Problem details:
Establish how many lines in the material below include the word "after", then give the count alone.

Information:
========================================================================

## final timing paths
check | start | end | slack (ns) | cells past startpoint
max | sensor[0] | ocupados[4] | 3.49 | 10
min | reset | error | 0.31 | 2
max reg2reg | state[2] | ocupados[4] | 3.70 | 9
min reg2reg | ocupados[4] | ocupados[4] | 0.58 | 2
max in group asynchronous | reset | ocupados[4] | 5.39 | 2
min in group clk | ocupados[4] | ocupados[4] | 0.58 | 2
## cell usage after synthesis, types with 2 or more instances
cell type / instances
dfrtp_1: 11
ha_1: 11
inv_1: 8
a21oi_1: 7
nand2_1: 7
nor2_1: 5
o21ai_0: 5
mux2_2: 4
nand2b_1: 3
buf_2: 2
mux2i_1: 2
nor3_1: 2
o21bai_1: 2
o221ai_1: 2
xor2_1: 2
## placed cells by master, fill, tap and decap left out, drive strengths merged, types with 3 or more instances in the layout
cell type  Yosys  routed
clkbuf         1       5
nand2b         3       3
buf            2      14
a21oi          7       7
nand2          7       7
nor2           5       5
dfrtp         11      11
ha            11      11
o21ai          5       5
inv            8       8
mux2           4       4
`src/rtl/mem_port_arbiter.sv`:
```
// Shares the CPU's single memory port between icache fills and dcache fills/writebacks,
// with a starvation guard that forces an icache grant after STARVE_LIMIT dcache grants.
module mem_port_arbiter #(
  parameter int                    ADDR_WIDTH     = 32,
  parameter int                    LINE_BITS      = 128,
  parameter int                    SIZE_WIDTH     = 2,
  parameter int                    STARVE_LIMIT   = 4,
  parameter logic [SIZE_WIDTH-1:0] LINE_SIZE_CODE = 2'b11
) (
  input  logic                  clk,
  input  logic                  rst,
  input  logic                  ic_rd_req_i,
  input  logic [ADDR_WIDTH-1:0] ic_addr_i,
  output logic                  ic_rsp_valid_o,
  output logic [LINE_BITS-1:0]  ic_rsp_data_o,
  input  logic                  dc_rd_req_i,
  input  logic                  dc_wr_req_i,
  input  logic [ADDR_WIDTH-1:0] dc_addr_i,
  input  logic [LINE_BITS-1:0]  dc_wr_data_i,
  input  logic [SIZE_WIDTH-1:0] dc_size_i,
  output logic                  dc_rsp_valid_o,
  output logic [LINE_BITS-1:0]  dc_rsp_data_o,
  output logic                  dc_wr_done_o,
  output logic                  mem_rd_req_valid_o,
  output logic                  mem_wr_req_valid_o,
  output logic                  mem_req_is_instr_o,
  output logic [ADDR_WIDTH-1:0] mem_req_address_o,
  output logic [LINE_BITS-1:0]  mem_wr_data_o,
  output logic [SIZE_WIDTH-1:0] mem_req_access_size_o,
  input  logic                  mem_data_valid_i,
  input  logic                  mem_data_is_instr_i,
  input  logic [LINE_BITS-1:0]  mem_data_i,
  input  logic                  mem_write_done_i,
  output logic                  busy_o,
  output logic                  err_o
);

  localparam int STREAK_W = $clog2(STARVE_LIMIT + 1);
  localparam logic [STREAK_W-1:0] STREAK_MAX = STREAK_W'(STARVE_LIMIT);

  typedef enum logic [2:0] {IDLE, IC_RD, DC_RD, DC_WR, RESP} state_t;

  state_t                  state_q, state_d;
  logic [STREAK_W-1:0]     streak_q, streak_d;
  logic                    err_q, err_d;
  logic                    ic_rsp_valid_q, ic_rsp_valid_d;
  logic [LINE_BITS-1:0]    ic_rsp_data_q, ic_rsp_data_d;
  logic                    dc_rsp_valid_q, dc_rsp_valid_d;
  logic [LINE_BITS-1:0]    dc_rsp_data_q, dc_rsp_data_d;
  logic                    dc_wr_done_q, dc_wr_done_d;
  logic                    mem_rd_req_valid_q, mem_rd_req_valid_d;
  logic                    mem_wr_req_valid_q, mem_wr_req_valid_d;
  logic                    mem_req_is_instr_q, mem_req_is_instr_d;
  logic [ADDR_WIDTH-1:0]   mem_req_address_q, mem_req_address_d;
  logic [LINE_BITS-1:0]    mem_wr_data_q, mem_wr_data_d;
  logic [SIZE_WIDTH-1:0]   mem_req_access_size_q, mem_req_access_size_d;

  always_ff @(posedge clk) begin
    if (!rst) begin
      state_q               <= IDLE;
      streak_q              <= '0;
      err_q                 <= 1'b0;
      ic_rsp_valid_q        <= 1'b0;
      ic_rsp_data_q         <= '0;
      dc_rsp_valid_q        <= 1'b0;
      dc_rsp_data_q         <= '0;
      dc_wr_done_q          <= 1'b0;
      mem_rd_req_valid_q    <= 1'b0;
      mem_wr_req_valid_q    <= 1'b0;
      mem_req_is_instr_q    <= 1'b0;
      mem_req_address_q     <= '0;
      mem_wr_data_q         <= '0;
      mem_req_access_size_q <= '0;
    end else begin
      state_q               <= state_d;
      streak_q              <= streak_d;
      err_q                 <= err_d;
      ic_rsp_valid_q        <= ic_rsp_valid_d;
      ic_rsp_data_q         <= ic_rsp_data_d;
      dc_rsp_valid_q        <= dc_rsp_valid_d;
      dc_rsp_data_q         <= dc_rsp_data_d;
      dc_wr_done_q          <= dc_wr_done_d;
      mem_rd_req_valid_q    <= mem_rd_req_valid_d;
      mem_wr_req_valid_q    <= mem_wr_req_valid_d;
      mem_req_is_instr_q    <= mem_req_is_instr_d;
      mem_req_address_q     <= mem_req_address_d;
      mem_wr_data_q         <= mem_wr_data_d;
      mem_req_access_size_q <= mem_req_access_size_d;
    end
  end

  // Arbitration, streak bookkeeping and protocol-error detection.
  always_comb begin
    state_d  = state_q;
    streak_d = streak_q;
    err_d    = err_q;
    case (state_q)
      IDLE: begin
        if (ic_rd_req_i && (streak_q == STREAK_MAX)) begin
          state_d = IC_RD;
        end else if (dc_wr_req_i) begin
          state_d = DC_WR;
        end else if (dc_rd_req_i) begin
          state_d = DC_RD;
        end else if (ic_rd_req_i) begin
          state_d = IC_RD;
        end
        if (state_d == IC_RD) begin
          streak_d = '0;
        end else if ((state_d == DC_RD) || (state_d == DC_WR)) begin
          if (!ic_rd_req_i) begin
            streak_d = '0;
          end else if (streak_q != STREAK_MAX) begin
            streak_d = streak_q + STREAK_W'(1);
          end
        end
        if (mem_data_valid_i || mem_write_done_i) err_d = 1'b1;
      end
      IC_RD: begin
        if (mem_data_valid_i) begin
          state_d = RESP;
          if (!mem_data_is_instr_i) err_d = 1'b1;
        end
        if (mem_write_done_i) err_d = 1'b1;
      end
      DC_RD: begin
        if (mem_data_valid_i) begin
          state_d = RESP;
          if (mem_data_is_instr_i) err_d = 1'b1;
        end
        if (mem_write_done_i) err_d = 1'b1;
      end
      DC_WR: begin
        if (mem_write_done_i) state_d = RESP;
        if (mem_data_valid_i) err_d = 1'b1;
      end
      RESP: begin
        state_d = IDLE;
        if (mem_data_valid_i || mem_write_done_i) err_d = 1'b1;
      end
      default: state_d = IDLE;
    endcase
  end

  // Registered outputs are computed from the next state so the request appears
  // the cycle after the grant and drops the cycle after the memory responds.
  always_comb begin
    mem_rd_req_valid_d    = (state_d == IC_RD) || (state_d == DC_RD);
    mem_wr_req_valid_d    = (state_d == DC_WR);
    mem_req_is_instr_d    = (state_d == IC_RD);
    mem_req_address_d     = '0;
    mem_wr_data_d         = '0;
    mem_req_access_size_d = '0;
    if (state_q == IDLE) begin
      case (state_d)
        IC_RD: begin
          mem_req_address_d     = ic_addr_i;
          mem_req_access_size_d = LINE_SIZE_CODE;
        end
        DC_RD: begin
          mem_req_address_d     = dc_addr_i;
          mem_req_access_size_d = dc_size_i;
        end
        DC_WR: begin
          mem_req_address_d     = dc_addr_i;
          mem_req_access_size_d = dc_size_i;
          mem_wr_data_d         = dc_wr_data_i;
        end
        default: ;
      endcase
    end else if (state_d == state_q) begin
      mem_req_address_d     = mem_req_address_q;
      mem_wr_data_d         = mem_wr_data_q;
      mem_req_access_size_d = mem_req_access_size_q;
    end

    ic_rsp_valid_d = (state_q == IC_RD) && mem_data_valid_i;
    dc_rsp_valid_d = (state_q == DC_RD) && mem_data_valid_i;
    dc_wr_done_d   = (state_q == DC_WR) && mem_write_done_i;
    ic_rsp_data_d  = ic_rsp_valid_d ? mem_data_i : ic_rsp_data_q;
    dc_rsp_data_d  = dc_rsp_valid_d ? mem_data_i : dc_rsp_data_q;
  end

  assign ic_rsp_valid_o        = ic_rsp_valid_q;
  assign ic_rsp_data_o         = ic_rsp_data_q;
  assign dc_rsp_valid_o        = dc_rsp_valid_q;
  assign dc_rsp_data_o         = dc_rsp_data_q;
  assign dc_wr_done_o          = dc_wr_done_q;
  assign mem_rd_req_valid_o    = mem_rd_req_valid_q;
  assign mem_wr_req_valid_o    = mem_wr_req_valid_q;
  assign mem_req_is_instr_o    = mem_req_is_instr_q;
  assign mem_req_address_o     = mem_req_address_q;
  assign mem_wr_data_o         = mem_wr_data_q;
  assign mem_req_access_size_o = mem_req_access_size_q;
  assign busy_o                = (state_q != IDLE);
  assign err_o                 = err_q;

endmodule

```
[config.mk]
export PLATFORM = sky130hd
export DESIGN_NAME = seq_banda_flat
export DESIGN_NICKNAME = d
export VERILOG_FILES = /design/src/rtl/seq_banda_if.sv /design/src/rtl/seq_banda.sv /design/src/flat_wrapper.sv
export SDC_FILE = /design/constraint.sdc
export NUM_CORES = 1
export LEC_CHECK = 0
export ABC_AREA = 1
export BUFFER_PORTS_ARGS = -buffer_cell sky130_fd_sc_hd__buf_2
export CAP_MARGIN = 15
export CORE_UTILIZATION = 55
export CTS_CLUSTER_SIZE = 40
export DETAILED_ROUTE_END_ITERATION = 16
export PLACE_DENSITY = 0.76
export SYNTH_ARGS = -nofsm -noshare
export SYNTH_HDL_FRONTEND = slang
export SYNTH_SLANG_ARGS = --single-unit
[constraint.sdc]
create_clock -name clk -period 2.48 [get_ports clk]
set_input_delay 0.124 -clock clk [delete_from_list [all_inputs] [get_ports clk]]
set_output_delay 0.124 -clock clk [all_outputs]
set_load 0.05 [all_outputs]
[src/rtl/seq_banda_if.sv]
// Bus bundle between seq_banda and its sample source / MAC / reg_banda bank.
// With SEQ_BANDA_MASCARA_EN defined the bundle also carries the band mask.
interface seq_banda_if #(
    parameter int N_BANDAS = 3,
    parameter int SEL_W    = 2
);
    logic                muestra_lista;
    logic                clr_desborde;
    logic [SEL_W-1:0]    sel_banda;
    logic                mac_clr;
    logic                mac_en;
    logic [N_BANDAS-1:0] leer;
    logic [N_BANDAS-1:0] escribir;
    logic                ocupado;
    logic                listo;
    logic                desborde;
`ifdef SEQ_BANDA_MASCARA_EN
    logic [N_BANDAS-1:0] mascara;

    modport master (
        output muestra_lista, clr_desborde, mascara,
        input  sel_banda, mac_clr, mac_en, leer, escribir, ocupado, listo, desborde
    );
    modport slave (
        input  muestra_lista, clr_desborde, mascara,
        output sel_banda, mac_clr, mac_en, leer, escribir, ocupado, listo, desborde
    );
`else
    modport master (
        output muestra_lista, clr_desborde,
        input  sel_banda, mac_clr, mac_en, leer, escribir, ocupado, listo, desborde
    );
    modport slave (
        input  muestra_lista, clr_desborde,
        output sel_banda, mac_clr, mac_en, leer, escribir, ocupado, listo, desborde
    );
`endif
endinterface

[src/rtl/seq_banda.sv]
// Per-sample band sequencer: walks the bands through a shared MAC, captures each
// result, then publishes all bands at once. Optional band mask: SEQ_BANDA_MASCARA_EN.
module seq_banda #(
    parameter int N_BANDAS = 3,
    parameter int LAT_MAC  = 4,
    parameter int SEL_W    = 2
) (
    input  logic         clk,
    input  logic         reset_n,
    seq_banda_if.slave   bus
);
    localparam int CNT_W = $clog2(LAT_MAC + 1);

    typedef enum logic [2:0] {REPOSO, LIMPIA, CALCULA, CAPTURA, PUBLICA} estado_t;

    estado_t             estado_q, estado_d;
    logic [SEL_W-1:0]    band_q, band_d;
    logic [CNT_W-1:0]    cnt_q, cnt_d;
    logic [N_BANDAS-1:0] mask_ini, mask_act;
    logic                hay_pri, hay_sig;
    logic [SEL_W-1:0]    pri_band, sig_band;

`ifdef SEQ_BANDA_MASCARA_EN
    logic [N_BANDAS-1:0] mask_q;

    always_ff @(posedge clk or negedge reset_n) begin
        if (!reset_n)
            mask_q <= '0;
        else if (estado_q == REPOSO && bus.muestra_lista)
            mask_q <= bus.mascara;
    end

    assign mask_ini = bus.mascara;
    assign mask_act = mask_q;
`else
    assign mask_ini = '1;
    assign mask_act = '1;
`endif

    // First enabled band at sequence start, and next enabled band above the current one.
    always_comb begin
        hay_pri  = 1'b0;
        pri_band = '0;
        hay_sig  = 1'b0;
        sig_band = band_q;
        for (int unsigned i = 0; i < N_BANDAS; i++) begin
            if (!hay_pri && mask_ini[i]) begin
                hay_pri  = 1'b1;
                pri_band = SEL_W'(i);
            end
            if (!hay_sig && i > 32'(band_q) && mask_act[i]) begin
                hay_sig  = 1'b1;
                sig_band = SEL_W'(i);
            end
        end
    end

    always_comb begin
        estado_d = estado_q;
        band_d   = band_q;
        cnt_d    = cnt_q;
        case (estado_q)
            REPOSO: begin
                band_d = '0;
                if (bus.muestra_lista) begin
                    if (hay_pri) begin
                        estado_d = LIMPIA;
                        band_d   = pri_band;
                    end else begin
                        estado_d = PUBLICA;
                    end
                end
            end
            LIMPIA: begin
                cnt_d    = CNT_W'(LAT_MAC);
                estado_d = CALCULA;
            end
            CALCULA: begin
                cnt_d = cnt_q - CNT_W'(1);
                if (cnt_q == CNT_W'(1))
                    estado_d = CAPTURA;
            end
            CAPTURA: begin
                if (hay_sig) begin
                    band_d   = sig_band;
                    estado_d = LIMPIA;
                end else begin
                    estado_d = PUBLICA;
                end
            end
            PUBLICA: begin
                band_d   = '0;
                estado_d = REPOSO;
            end
            default: begin
                band_d   = '0;
                estado_d = REPOSO;
            end
        endcase
    end

    always_ff @(posedge clk or negedge reset_n) begin
        if (!reset_n) begin
            estado_q <= REPOSO;
            band_q   <= '0;
            cnt_q    <= '0;
        end else begin
            estado_q <= estado_d;
            band_q   <= band_d;
            cnt_q    <= cnt_d;
        end
    end

    // Outputs are registered from the next state so they line up with the state they describe.
    always_ff @(posedge clk or negedge reset_n) begin
        if (!reset_n) begin
            bus.sel_banda <= '0;
            bus.mac_clr   <= 1'b0;
            bus.mac_en    <= 1'b0;
            bus.leer      <= '0;
            bus.escribir  <= '0;
            bus.ocupado   <= 1'b0;
            bus.listo     <= 1'b0;
            bus.desborde  <= 1'b0;
        end else begin
            bus.sel_banda <= (estado_d != REPOSO) ? band_d : '0;
            bus.mac_clr   <= (estado_d == LIMPIA);
            bus.mac_en    <= (estado_d == CALCULA);
            bus.leer      <= (estado_d == CAPTURA) ? (N_BANDAS'(1) << band_d) : '0;
            bus.escribir  <= (estado_d == PUBLICA) ? '1 : '0;
            bus.ocupado   <= (estado_d != REPOSO);
            bus.listo     <= (estado_d == PUBLICA);
            if (bus.muestra_lista && estado_q != REPOSO)
                bus.desborde <= 1'b1;
            else if (bus.clr_desborde)
                bus.desborde <= 1'b0;
        end
    end
endmodule

[src/flat_wrapper.sv]
// flat-port wrapper written by rule: the top's interface ports become plain ports
module seq_banda_flat 
#(
    parameter int N_BANDAS = 3,
    parameter int LAT_MAC  = 4,
    parameter int SEL_W    = 2
)
  (clk, reset_n, bus_muestra_lista, bus_clr_desborde, bus_sel_banda, bus_mac_clr, bus_mac_en, bus_leer, bus_escribir, bus_ocupado, bus_listo, bus_desborde);
  seq_banda_if #(.N_BANDAS(N_BANDAS), .SEL_W(SEL_W)) bus_i ();
  input  logic clk;
  input  logic reset_n;
  input wire logic [$bits(bus_i.muestra_lista)-1:0] bus_muestra_lista;
  input wire logic [$bits(bus_i.clr_desborde)-1:0] bus_clr_desborde;
  output wire logic [$bits(bus_i.sel_banda)-1:0] bus_sel_banda;
  output wire logic [$bits(bus_i.mac_clr)-1:0] bus_mac_clr;
  output wire logic [$bits(bus_i.mac_en)-1:0] bus_mac_en;
  output wire logic [$bits(bus_i.leer)-1:0] bus_leer;
  output wire logic [$bits(bus_i.escribir)-1:0] bus_escribir;
  output wire logic [$bits(bus_i.ocupado)-1:0] bus_ocupado;
  output wire logic [$bits(bus_i.listo)-1:0] bus_listo;
  output wire logic [$bits(bus_i.desborde)-1:0] bus_desborde;
  assign bus_i.muestra_lista = bus_muestra_lista;
  assign bus_i.clr_desborde = bus_clr_desborde;
  assign bus_sel_banda = bus_i.sel_banda;
  assign bus_mac_clr = bus_i.mac_clr;
  assign bus_mac_en = bus_i.mac_en;
  assign bus_leer = bus_i.leer;
  assign bus_escribir = bus_i.escribir;
  assign bus_ocupado = bus_i.ocupado;
  assign bus_listo = bus_i.listo;
  assign bus_desborde = bus_i.desborde;
  seq_banda #(.N_BANDAS(N_BANDAS), .LAT_MAC(LAT_MAC), .SEL_W(SEL_W)) u_core (.clk(clk), .reset_n(reset_n), .bus(bus_i));
endmodule
## config.mk

```make
export PLATFORM = sky130hd
export DESIGN_NAME = pc_sequencer
export DESIGN_NICKNAME = d
export VERILOG_FILES = /design/src/rtl/pc_pkg.sv /design/src/rtl/pc_next_mux.sv /design/src/rtl/pc_sequencer.sv
export SDC_FILE = /design/constraint.sdc
export NUM_CORES = 1
export LEC_CHECK = 0
export BUFFER_PORTS_ARGS = -buffer_cell sky130_fd_sc_hd__buf_4
export CAP_MARGIN = 30
export CELL_PAD_IN_SITES_DETAIL_PLACEMENT = 1
export CELL_PAD_IN_SITES_GLOBAL_PLACEMENT = 2
export CORE_UTILIZATION = 30
export DETAILED_ROUTE_END_ITERATION = 10
export PLACE_DENSITY = 0.87
export SYNTH_ARGS = -nofsm -noshare
export SYNTH_HDL_FRONTEND = slang
export SYNTH_HIERARCHICAL = 1
export SYNTH_SLANG_ARGS = --single-unit
```

## constraint.sdc

```tcl
create_clock -name clk -period 4.15 [get_ports clk]
set_input_delay 0.2075 -clock clk [delete_from_list [all_inputs] [get_ports clk]]
set_output_delay 0.2075 -clock clk [all_outputs]
set_load 0.01 [all_outputs]
```

## src/rtl/pc_pkg.sv

```systemverilog
// Shared definitions for the program-counter sequencer: FSM state encoding,
// default reset PC, default sequential step and a word-alignment helper.
package pc_pkg;

    typedef enum logic [1:0] {
        ST_IDLE     = 2'd0,
        ST_FETCH    = 2'd1,
        ST_STALL    = 2'd2,
        ST_REDIRECT = 2'd3
    } pc_state_e;

    localparam logic [31:0] RESET_PC_DEFAULT = 32'h0000_0000;
    localparam int unsigned PC_STEP_DEFAULT  = 4;

    // Rebuild a byte address from a word address (low two bits forced to zero).
    function automatic logic [31:0] word_align(input logic [29:0] word_addr);
        return {word_addr, 2'b00};
    endfunction

endpackage

```

## src/rtl/pc_next_mux.sv

```systemverilog
// Next-PC selection: an accepted taken branch wins, otherwise an accepted
// fetch advances by PC_STEP (wrapping modulo 2^32), otherwise the PC holds.
module pc_next_mux
    import pc_pkg::*;
#(
    parameter int unsigned PC_STEP = PC_STEP_DEFAULT
) (
    input  logic [31:0] pc,
    input  logic        br_take,
    input  logic [29:0] br_word,
    input  logic        fire,
    output logic [31:0] next_pc
);

    localparam logic [31:0] STEP = 32'(PC_STEP);

    // Priority select of the next program counter value.
    always_comb begin
        // NOTE: default assignment first so every path drives next_pc and no latch is inferred.
        next_pc = pc;
        if (br_take) begin
            next_pc = word_align(br_word);
        end else if (fire) begin
            next_pc = pc + STEP;
        end
    end

endmodule

```

## src/rtl/pc_sequencer.sv

```systemverilog
// Instruction-fetch program-counter sequencer. A four-state FSM decides
// when a fetch may be requested; the PC advances on accepted fetches and is
// redirected by taken branches, which spend one cycle in REDIRECT.
module pc_sequencer
    import pc_pkg::*;
#(
    parameter logic [31:0] RESET_PC = RESET_PC_DEFAULT,
    parameter int unsigned PC_STEP  = PC_STEP_DEFAULT
) (
    input  logic        clk,
    input  logic        rst_n,
    input  logic        stall,
    input  logic        br_valid,
    input  logic        br_taken,
    input  logic [31:0] br_target,
    input  logic        imem_ready,
    output logic        imem_req,
    output logic [31:0] imem_addr,
    output logic [31:0] pc,
    output logic        fetch_fire,
    output logic        redirect,
    output logic        err_misalign,
    output logic [15:0] fetch_cnt
);

    pc_state_e   state;
    logic        br_take;
    logic [31:0] next_pc;

    // Branches are only honoured once the sequencer has left IDLE.
    assign br_take    = br_valid & br_taken & (state != ST_IDLE);
    assign imem_req   = (state == ST_FETCH) & ~stall;
    assign fetch_fire = imem_req & imem_ready;
    assign imem_addr  = pc;

    pc_next_mux #(
        .PC_STEP (PC_STEP)
    ) u_next_mux (
        .pc      (pc),
        .br_take (br_take),
        .br_word (br_target[31:2]),
        .fire    (fetch_fire),
        .next_pc (next_pc)
    );

    // Sequencer FSM with registered redirect flag; a taken branch overrides stall.
    always_ff @(posedge clk or negedge rst_n) begin
        if (!rst_n) begin
            state    <= ST_IDLE;
            redirect <= 1'b0;
        end else begin
            // NOTE: non-blocking assignments for all state so every flop samples pre-edge values.
            redirect <= 1'b0;
            if (br_take) begin
                state    <= ST_REDIRECT;
                redirect <= 1'b1;
            end else begin
                unique case (state)
                    ST_IDLE:     state <= ST_FETCH;
                    ST_FETCH:    if (stall) state <= ST_STALL;
                    ST_STALL:    if (!stall) state <= ST_FETCH;
                    ST_REDIRECT: state <= stall ? ST_STALL : ST_FETCH;
                    default:     state <= ST_IDLE;
                endcase
            end
        end
    end

    // Program counter register; reset discards any pending branch.
    always_ff @(posedge clk or negedge rst_n) begin
        if (!rst_n) begin
            pc <= RESET_PC;
        end else begin
            pc <= next_pc;
        end
    end

    // Accepted-fetch counter (free-running wrap) and sticky misalignment flag.
    always_ff @(posedge clk or negedge rst_n) begin
        if (!rst_n) begin
            fetch_cnt    <= 16'h0000;
            err_misalign <= 1'b0;
        end else begin
            if (fetch_fire) begin
                fetch_cnt <= fetch_cnt + 16'h0001;
            end
            if (br_take && (br_target[1:0] != 2'b00)) begin
                err_misalign <= 1'b1;
            end
        end
    end

endmodule

```

==> results.toml <==
[global_routing]
grt_pass1_vias = 2682
antenna_found_initial = 0
grt-ovfl-total = 0
grt.total_usage_pct = 16.79
grt_pass1_wl_um = 13640
grt_max_degree = 53

[layout]
drive_above_1_share_pct = 35.75
final_common_cell = "buf_4"
multi_input_area_sq_um = 1349
seqCellArea_sq_um = 1301
fillers = 1125
instances_no_fill = 529
final_cell_mix = "122 x buf_4, 52 x dfrtp_1, 40 x nand2_1"
n_antenna_cell = 0
area_growth_pct = 29.32
fin_area_sq_um = 3841
nets = 440

[logic_synthesis]
synth-edff-count = 0
synth_top_area_cell = "dfrtp_1"
synth_top_area_share_pct = 43.81
synthSimpleGateAreaFrac_pct = 26.24
synth_area_per_cell_sq_um = 9.460
synth_xor_area_share_pct = 7.961
synth_top_family_by_area = "simple AND/OR/NAND/NOR gates"
ys_seq_area_share_pct = 43.81
synth_seq_cells = 52
synthArstFlopShare_pct = 100.0
syn_area_sq_um = 2970
synth-compound-area-share_pct = 10.03
synthTopCellsByArea = "dfrtp_1 44%, buf_4 8.1%, xnor2_1 6.2%, nand2_1 5.1%, or4_1 3.8%"
synthMuxAreaShare_pct = 0.3370
synthAdderAreaFrac_pct = 0.8425
synth_nets = 354
ys.flop_type = "dfrtp_1"
ys_types = 40
netlist_instances = 314
ys_warn_count = 6

[sta]
max_freq_mhz = 336.9
max_slew_margin_pct = 42.84
finClkSkew_ps = 6.454
final.min_clock_period_ps = 2968
slew_violations = 0
setup_viol = 0
final-hold-violation-count = 0
period_share_pct = 71.52
final.setup.tns_ps = 0
worst_pin_slew_ps = 856.5
whs_ps = 110.5
rsz0062_at_grt = "no"

[critical_path]
worst_path_max_delay_cell = "or3_1"
worstSetupStartpointType = "register"
required_ps = 4370
reg2reg_depth = 6
r2r-end = "imem_addr[22]$_DFF_PN0_"
endpoint_kind = "register"
worst-path-stages = 6
path_cells = "nand4bb_4 -> inv_1 -> nand4_1 -> or3_1 -> or4_1 -> a31oi_1"
timing.rr.start = "state[1]$_DFFE_PN0P_"
arrival_ps = 3190
max_stage_delay_ps = 670
r2r_slack_ps = 1180
path_class = "register to register"
critPathTopFamily = "simple AND/OR/NAND/NOR gates"
crit_buf_inv = 1
critPathMaxFanout = 13

[drt]
ant_nets = 0
via_per_inst = 5.025
first_iter_violations = 80
drc = 0
wl_um = 8256
drt_pass1_iterations = 4
vias = 2658
wl_per_cell_um = 15.61

[clock_network]
clkSinkCount = 52
cts.path.max_buffers = 2
worstSkewPairLatency_ps = 300
cts_tree = "yes"
cts_resized = 0
cts_htree_levels = 2
cts_setup_buffers = 0
clk_pin_slew_worst_paths_ps = 90
clock-root-buffer = "clkbuf_8"
cts_buffers = 5

[floorplan]
num_rows = 35
initial_core_util_pct = 31.55
core_area_sq_um = 9415
io_pins = 122
fp.dieW_um = 101.5
die_y_um = 101.5
fp.dieArea_sq_um = 10300

[hold_path]
hp-start = "br_target[5]"
hold_path_class = "input pin to register"
holdPathEnd = "imem_addr[5]$_DFF_PN0_"
hold_depth = 3

[placed_design]
placed_area_sq_um = 3754
dp_hpwl_um = 6146
routabilityCongestion = 0.7973
placedCellCount = 521
io_buffers = 121

[power]
ir_drop_mv = 0.1434
power.total_mw = 1.417
powerDensity_nw_per_um2 = 369.0
leakage_nw = 1.689

[run_status]
outcome = "complete, no violations"

[run]
cap_violations = 0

========================================================================

Result:
3